Once you reach the line that holds "first access cycle" in the listing below, output it and every line after it through the line that holds "unique case (apb_in.paddr)", word for word.

....

===== src/design/adc_seq_pkg.sv =====
// shared constants, register map, field layout and types of the a/d sequencer
// assumes a single system clock; the analog array and comparator live outside
package adc_seq_pkg;

    localparam logic [7:0] CTRL0_OFS       = 8'h00;
    localparam logic [7:0] TIMING_OFS      = 8'h04;
    localparam logic [7:0] RES_HIGH_OFS    = 8'h08;
    localparam logic [7:0] RES_LOW_OFS     = 8'h0c;
    localparam logic [7:0] STATUS_OFS      = 8'h10;

    localparam int         CTRL0_POWER_BIT = 0;
    localparam int         CTRL0_GO_BIT    = 1;
    localparam int         TIM_ALIGN_BIT   = 7;
    localparam int         TIM_ACQ_LSB     = 3;
    localparam int         TIM_CLK_LSB     = 0;
    localparam int         STATUS_DONE_BIT = 0;

    localparam logic [2:0] ACQ_RESET       = 3'h0;
    localparam logic [2:0] CLK_RESET       = 3'h0;
    localparam logic [7:0] BYTE_ZERO       = 8'h00;

    localparam int         RESULT_W        = 10;
    localparam int         CONV_PERIODS    = 11;
    localparam int         SETTLE_PERIODS  = 2;
    localparam int         TCY_OSC         = 4;
    localparam int         DIV_W           = 7;
    localparam int         PER_W           = 5;

    typedef struct packed {
        logic        psel;
        logic        penable;
        logic        pwrite;
        logic [7:0]  paddr;
        logic [31:0] pwdata;
    } apb_req_s;

    typedef enum logic [4:0] {
        ST_IDLE     = 5'b00001,
        ST_RC_DELAY = 5'b00010,
        ST_ACQUIRE  = 5'b00100,
        ST_CONVERT  = 5'b01000,
        ST_SETTLE   = 5'b10000
    } seq_state_e;

    function automatic logic [PER_W-1:0] acq_periods(input logic [2:0] sel);
        unique case (sel)
            3'h7: acq_periods = 5'h14;
            3'h6: acq_periods = 5'h10;
            3'h5: acq_periods = 5'h0c;
            3'h4: acq_periods = 5'h08;
            3'h3: acq_periods = 5'h06;
            3'h2: acq_periods = 5'h04;
            3'h1: acq_periods = 5'h02;
            3'h0: acq_periods = 5'h00;
        endcase
    endfunction : acq_periods

    function automatic logic [DIV_W-1:0] clk_divisor(input logic [2:0] sel);
        unique case (sel)
            3'h0:    clk_divisor = 7'h02;
            3'h1:    clk_divisor = 7'h08;
            3'h2:    clk_divisor = 7'h20;
            3'h4:    clk_divisor = 7'h04;
            3'h5:    clk_divisor = 7'h10;
            3'h6:    clk_divisor = 7'h40;
            default: clk_divisor = 7'h02;
        endcase
    endfunction : clk_divisor

    function automatic logic clk_is_rc(input logic [2:0] sel);
        clk_is_rc = (sel[1:0] == 2'h3);
    endfunction : clk_is_rc

endpackage : adc_seq_pkg


===== src/design/adc_acquire_convert_sequencer.sv =====
// a/d acquire and convert sequencer with apb register slave
// assumes apb master in the clock_in domain; analog sample switch and
// comparator outside; rc_tick_in is a synchronous pulse per rc period
//
// Functional notes
// - alignment bit seven picks right or left
// - acquisition code selects zero to twenty periods
// - clock code selects oscillator divide ratio
// - codes 011 and 111 select rc clock
// - rc clock starts one instruction cycle late
// - timing bit six always reads zero
// - reset clears registers, powers off, aborts
// - completion loads result, clears go, sets done
// - reset leaves result pair untouched
// - two periods wait before next acquisition
// - nonzero code samples then converts automatically
// - zero code converts at once on go
// - after conversion sampling resumes
// - go stays set through acquisition and conversion
// - conversion start opens the sampling switch
// - successive approximation, one bit per period
// - go reads one while busy, else zero
// - full conversion takes eleven periods
// - clearing go aborts, result pair kept
// - converter runs only while power enabled
//
// Our own choices: the APB register port and the placing of the registers.
`timescale 1ns/1ps
module adc_acquire_convert_sequencer
    import adc_seq_pkg::*;
#(
    parameter int TCY_CYCLES = TCY_OSC
)(
    input  wire logic                clock_in,
    input  wire logic                nrst_in,
    input  wire apb_req_s            apb_in,
    output logic [31:0]              prdata_out,
    output logic                     pready_out,
    output logic                     pslverr_out,
    input  wire logic                rc_tick_in,
    input  wire logic                comparator_in,
    output logic                     sample_switch_out,
    output logic [RESULT_W-1:0]      trial_code_out,
    output logic                     converter_on_out,
    output logic                     busy_out,
    output logic                     conversion_done_flag_out
);

    typedef struct packed {
        seq_state_e        state;
        logic              converter_power_enable;
        logic              result_align_select;
        logic [2:0]        acq_time_select;
        logic [2:0]        conv_clock_select;
        logic              conversion_done_flag;
        logic [PER_W-1:0]  periods;
        logic [2:0]        delay_cnt;
        logic              sar_start;
        logic [7:0]        result_high_byte;
        logic [7:0]        result_low_byte;
    } seq_s;

    seq_s seq_ff;
    seq_s nxt_seq;

    logic                wr_access;
    logic                rd_access;
    logic                addr_hit;
    logic                tad_tick;
    logic                tad_run;
    logic                sar_abort;
    logic                sar_done;
    logic [RESULT_W-1:0] sar_result;
    logic [7:0]          timing_rd;
    logic                go_rd;
    logic                abort_go;

    assign wr_access = apb_in.psel && apb_in.penable && apb_in.pwrite;
    assign rd_access = apb_in.psel && apb_in.penable && !apb_in.pwrite;
    assign addr_hit  = (apb_in.paddr == CTRL0_OFS) || (apb_in.paddr == TIMING_OFS)
                    || (apb_in.paddr == RES_HIGH_OFS) || (apb_in.paddr == RES_LOW_OFS)
                    || (apb_in.paddr == STATUS_OFS);

    // zero wait states: every access completes in its first access cycle
    assign pready_out  = 1'b1;
    assign pslverr_out = apb_in.psel && apb_in.penable && !addr_hit;

    assign go_rd     = seq_ff.converter_power_enable && (seq_ff.state != ST_IDLE)
                    && (seq_ff.state != ST_SETTLE);
    assign timing_rd = {seq_ff.result_align_select, 1'b0,
                        seq_ff.acq_time_select, seq_ff.conv_clock_select};

    always_comb
    begin
        prdata_out = 32'h0000_0000;
        if (rd_access)
        begin
            unique case (apb_in.paddr)
                CTRL0_OFS:    prdata_out = {30'h0, go_rd, seq_ff.converter_power_enable};
                TIMING_OFS:   prdata_out = {24'h0, timing_rd};
                RES_HIGH_OFS: prdata_out = {24'h0, seq_ff.result_high_byte};
                RES_LOW_OFS:  prdata_out = {24'h0, seq_ff.result_low_byte};
                STATUS_OFS:   prdata_out = {31'h0, seq_ff.conversion_done_flag};
                default:      prdata_out = 32'h0000_0000;
            endcase
        end
    end

    // period counts in acquire and settle only advance on conversion period ticks
    // an abort restarts the divider phase so the settle wait gets whole periods
    assign tad_run = ((seq_ff.state == ST_ACQUIRE) || (seq_ff.state == ST_CONVERT)
                  || (seq_ff.state == ST_SETTLE)) && !abort_go;

    tad_clock_gen #(
        .DW (DIV_W)
    ) u_tad (
        .clock_in     (clock_in),
        .nrst_in      (nrst_in),
        .run_in       (tad_run),
        .clk_sel_in   (seq_ff.conv_clock_select),
        .rc_tick_in   (rc_tick_in),
        .tad_tick_out (tad_tick)
    );

    sar_engine #(
        .RW (RESULT_W)
    ) u_sar (
        .clock_in       (clock_in),
        .nrst_in        (nrst_in),
        .start_in       (seq_ff.sar_start),
        .abort_in       (sar_abort),
        .tad_tick_in    (tad_tick),
        .comparator_in  (comparator_in),
        .trial_code_out (trial_code_out),
        .result_out     (sar_result),
        .done_out       (sar_done)
    );

    logic wr_ctrl0;
    logic wr_go;
    logic wr_power;

    assign wr_ctrl0 = wr_access && (apb_in.paddr == CTRL0_OFS);
    assign wr_go    = wr_ctrl0 && apb_in.pwdata[CTRL0_GO_BIT];
    assign wr_power = wr_ctrl0 ? apb_in.pwdata[CTRL0_POWER_BIT]
                               : seq_ff.converter_power_enable;
    assign abort_go = wr_ctrl0 && !apb_in.pwdata[CTRL0_GO_BIT]
                   && ((seq_ff.state == ST_ACQUIRE) || (seq_ff.state == ST_CONVERT)
                   || (seq_ff.state == ST_RC_DELAY));
    assign sar_abort = abort_go || !wr_power;

    always_comb
    begin
        nxt_seq           = seq_ff;
        nxt_seq.sar_start = 1'b0;
        nxt_seq.converter_power_enable = wr_power;

        if (wr_access && (apb_in.paddr == TIMING_OFS))
        begin
            nxt_seq.result_align_select = apb_in.pwdata[TIM_ALIGN_BIT];
            nxt_seq.acq_time_select     = apb_in.pwdata[TIM_ACQ_LSB +: 3];
            nxt_seq.conv_clock_select   = apb_in.pwdata[TIM_CLK_LSB +: 3];
        end
        if (wr_access && (apb_in.paddr == RES_HIGH_OFS))
            nxt_seq.result_high_byte = apb_in.pwdata[7:0];
        if (wr_access && (apb_in.paddr == RES_LOW_OFS))
            nxt_seq.result_low_byte = apb_in.pwdata[7:0];
        // write one to clear; a completion in the same cycle wins below
        if (wr_access && (apb_in.paddr == STATUS_OFS) && apb_in.pwdata[STATUS_DONE_BIT])
            nxt_seq.conversion_done_flag = 1'b0;

        unique case (seq_ff.state)
            ST_IDLE:
            begin
                nxt_seq.periods   = '0;
                nxt_seq.delay_cnt = 3'h0;
                if (wr_go && seq_ff.converter_power_enable)
                begin
                    if (clk_is_rc(seq_ff.conv_clock_select))
                        nxt_seq.state = ST_RC_DELAY;
                    else if (acq_periods(seq_ff.acq_time_select) != '0)
                        nxt_seq.state = ST_ACQUIRE;
                    else
                    begin
                        nxt_seq.state     = ST_CONVERT;
                        nxt_seq.sar_start = 1'b1;
                    end
                end
            end
            ST_RC_DELAY:
            begin
                nxt_seq.delay_cnt = seq_ff.delay_cnt + 3'h1;
                if (seq_ff.delay_cnt == 3'(TCY_CYCLES - 1))
                begin
                    if (acq_periods(seq_ff.acq_time_select) != '0)
                        nxt_seq.state = ST_ACQUIRE;
                    else
                    begin
                        nxt_seq.state     = ST_CONVERT;
                        nxt_seq.sar_start = 1'b1;
                    end
                end
            end
            ST_ACQUIRE:
            begin
                if (tad_tick)
                begin
                    nxt_seq.periods = seq_ff.periods + 5'h01;
                    if (seq_ff.periods + 5'h01 == acq_periods(seq_ff.acq_time_select))
                    begin
                        nxt_seq.state     = ST_CONVERT;
                        nxt_seq.sar_start = 1'b1;
                    end
                end
            end
            ST_CONVERT:
            begin
                nxt_seq.periods = '0;
                if (sar_done)
                begin
                    nxt_seq.state                = ST_SETTLE;
                    nxt_seq.conversion_done_flag = 1'b1;
                    if (seq_ff.result_align_select)
                    begin
                        nxt_seq.result_high_byte = {6'h00, sar_result[9:8]};
                        nxt_seq.result_low_byte  = sar_result[7:0];
                    end
                    else
                    begin
                        nxt_seq.result_high_byte = sar_result[9:2];
                        nxt_seq.result_low_byte  = {sar_result[1:0], 6'h00};
                    end
                end
            end
            ST_SETTLE:
            begin
                if (tad_tick)
                begin
                    nxt_seq.periods = seq_ff.periods + 5'h01;
                    if (seq_ff.periods + 5'h01 == 5'(SETTLE_PERIODS))
                        nxt_seq.state = ST_IDLE;
                end
            end
        endcase

        if (abort_go)
        begin
            nxt_seq.state   = ST_SETTLE;
            nxt_seq.periods = '0;
        end
        if (!wr_power)
            nxt_seq.state = ST_IDLE;
    end

    always_ff @(posedge clock_in)
    begin
        if (!nrst_in)
        begin
            seq_ff                        <= seq_ff;
            seq_ff.state                  <= ST_IDLE;
            seq_ff.converter_power_enable <= 1'b0;
            seq_ff.result_align_select    <= 1'b0;
            seq_ff.acq_time_select        <= ACQ_RESET;
            seq_ff.conv_clock_select      <= CLK_RESET;
            seq_ff.conversion_done_flag   <= 1'b0;
            seq_ff.periods                <= '0;
            seq_ff.delay_cnt              <= 3'h0;
            seq_ff.sar_start              <= 1'b0;
            // result bytes deliberately keep their content through reset
            seq_ff.result_high_byte       <= seq_ff.result_high_byte;
            seq_ff.result_low_byte        <= seq_ff.result_low_byte;
        end
        else
        begin
            seq_ff <= nxt_seq;
        end
    end

    // sampling stops from conversion start through the settle wait
    assign sample_switch_out = seq_ff.converter_power_enable
                            && ((seq_ff.state == ST_IDLE) || (seq_ff.state == ST_ACQUIRE)
                            || (seq_ff.state == ST_RC_DELAY));
    assign converter_on_out         = seq_ff.converter_power_enable;
    assign busy_out                 = go_rd;
    assign conversion_done_flag_out = seq_ff.conversion_done_flag;

endmodule : adc_acquire_convert_sequencer


===== src/design/tad_clock_gen.sv =====
// conversion period tick generator: oscillator divider or rc source
// assumes rc_tick_in is a one-cycle pulse synchronous to clock_in
`timescale 1ns/1ps
module tad_clock_gen
    import adc_seq_pkg::*;
#(
    parameter int DW = DIV_W
)(
    input  wire logic       clock_in,
    input  wire logic       nrst_in,
    input  wire logic       run_in,
    input  wire logic [2:0] clk_sel_in,
    input  wire logic       rc_tick_in,
    output logic            tad_tick_out
);

    typedef struct packed {
        logic [DW-1:0] cnt;
        logic          tick;
    } gen_s;

    gen_s gen_ff;
    gen_s nxt_gen;

    always_comb
    begin
        nxt_gen      = gen_ff;
        nxt_gen.tick = 1'b0;
        if (!run_in)
        begin
            // restart phase so each sequence sees whole periods
            nxt_gen.cnt = '0;
        end
        else if (clk_is_rc(clk_sel_in))
        begin
            nxt_gen.tick = rc_tick_in;
        end
        else if (gen_ff.cnt + 1'b1 == DW'(clk_divisor(clk_sel_in)))
        begin
            nxt_gen.cnt  = '0;
            nxt_gen.tick = 1'b1;
        end
        else
        begin
            nxt_gen.cnt = gen_ff.cnt + 1'b1;
        end
    end

    always_ff @(posedge clock_in)
    begin
        if (!nrst_in)
            gen_ff <= '0;
        else
            gen_ff <= nxt_gen;
    end

    assign tad_tick_out = gen_ff.tick;

endmodule : tad_clock_gen


===== src/design/sar_engine.sv =====
// successive approximation register: one setup period then one decision per period
// assumes comparator_in is high when the held sample is at or above trial_code_out
`timescale 1ns/1ps
module sar_engine
    import adc_seq_pkg::*;
#(
    parameter int RW = RESULT_W
)(
    input  wire logic          clock_in,
    input  wire logic          nrst_in,
    input  wire logic          start_in,
    input  wire logic          abort_in,
    input  wire logic          tad_tick_in,
    input  wire logic          comparator_in,
    output logic [RW-1:0]      trial_code_out,
    output logic [RW-1:0]      result_out,
    output logic               done_out
);

    typedef struct packed {
        logic          busy;
        logic [3:0]    step;
        logic [RW-1:0] code;
        logic [RW-1:0] result;
        logic          done;
    } sar_s;

    sar_s sar_ff;
    sar_s nxt_sar;
    logic [3:0] idx;

    always_comb
    begin
        nxt_sar      = sar_ff;
        nxt_sar.done = 1'b0;
        idx          = 4'(RW) - sar_ff.step;
        if (abort_in)
        begin
            nxt_sar.busy = 1'b0;
            nxt_sar.code = '0;
        end
        else if (start_in)
        begin
            nxt_sar.busy = 1'b1;
            nxt_sar.step = 4'h0;
            nxt_sar.code = '0;
        end
        else if (sar_ff.busy && tad_tick_in)
        begin
            nxt_sar.step = sar_ff.step + 4'h1;
            if (sar_ff.step == 4'h0)
            begin
                nxt_sar.code[RW-1] = 1'b1;
            end
            else
            begin
                nxt_sar.code[idx] = comparator_in;
                if (idx != 4'h0)
                    nxt_sar.code[idx - 4'h1] = 1'b1;
                if (sar_ff.step == 4'(CONV_PERIODS - 1))
                begin
                    nxt_sar.result = nxt_sar.code;
                    nxt_sar.done   = 1'b1;
                    nxt_sar.busy   = 1'b0;
                    // trial code back to zero so the array idles outside conversion
                    nxt_sar.code   = '0;
                end
            end
        end
    end

    always_ff @(posedge clock_in)
    begin
        if (!nrst_in)
            sar_ff <= '0;
        else
            sar_ff <= nxt_sar;
    end

    assign trial_code_out = sar_ff.code;
    assign result_out     = sar_ff.result;
    assign done_out       = sar_ff.done;

endmodule : sar_engine


===== config.mk =====
export PLATFORM = sky130hd
export DESIGN_NAME = adc_acquire_convert_sequencer
export DESIGN_NICKNAME = d
export VERILOG_FILES = /design/src/design/adc_seq_pkg.sv /design/src/design/adc_acquire_convert_sequencer.sv /design/src/design/tad_clock_gen.sv /design/src/design/sar_engine.sv
export SDC_FILE = /design/constraint.sdc
export NUM_CORES = 1
export LEC_CHECK = 0
export BUFFER_PORTS_ARGS = -buffer_cell sky130_fd_sc_hd__buf_2
export CAP_MARGIN = 20
export CORE_MARGIN = 8
export CORE_UTILIZATION = 51
export CTS_CLUSTER_DIAMETER = 40
export CTS_CLUSTER_SIZE = 28
export DETAILED_ROUTE_END_ITERATION = 6
export HOLD_SLACK_MARGIN = 0.02
export PLACE_DENSITY_LB_ADDON = 0.15
export SETUP_SLACK_MARGIN = 0.2
export SLEW_MARGIN = 20
export SYNTH_ARGS = -nofsm -noshare
export SYNTH_HDL_FRONTEND = slang
export SYNTH_SLANG_ARGS = --single-unit

===== constraint.sdc =====
create_clock -name clock_in -period 2.35 [get_ports clock_in]
set_input_delay 0.235 -clock clock_in [delete_from_list [all_inputs] [get_ports clock_in]]
set_output_delay 0.235 -clock clock_in [all_outputs]
set_load 0.005 [all_outputs]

....

Output of the task =
    // zero wait states: every access completes in its first access cycle
    assign pready_out  = 1'b1;
    assign pslverr_out = apb_in.psel && apb_in.penable && !addr_hit;

    assign go_rd     = seq_ff.converter_power_enable && (seq_ff.state != ST_IDLE)
                    && (seq_ff.state != ST_SETTLE);
    assign timing_rd = {seq_ff.result_align_select, 1'b0,
                        seq_ff.acq_time_select, seq_ff.conv_clock_select};

    always_comb
    begin
        prdata_out = 32'h0000_0000;
        if (rd_access)
        begin
            unique case (apb_in.paddr)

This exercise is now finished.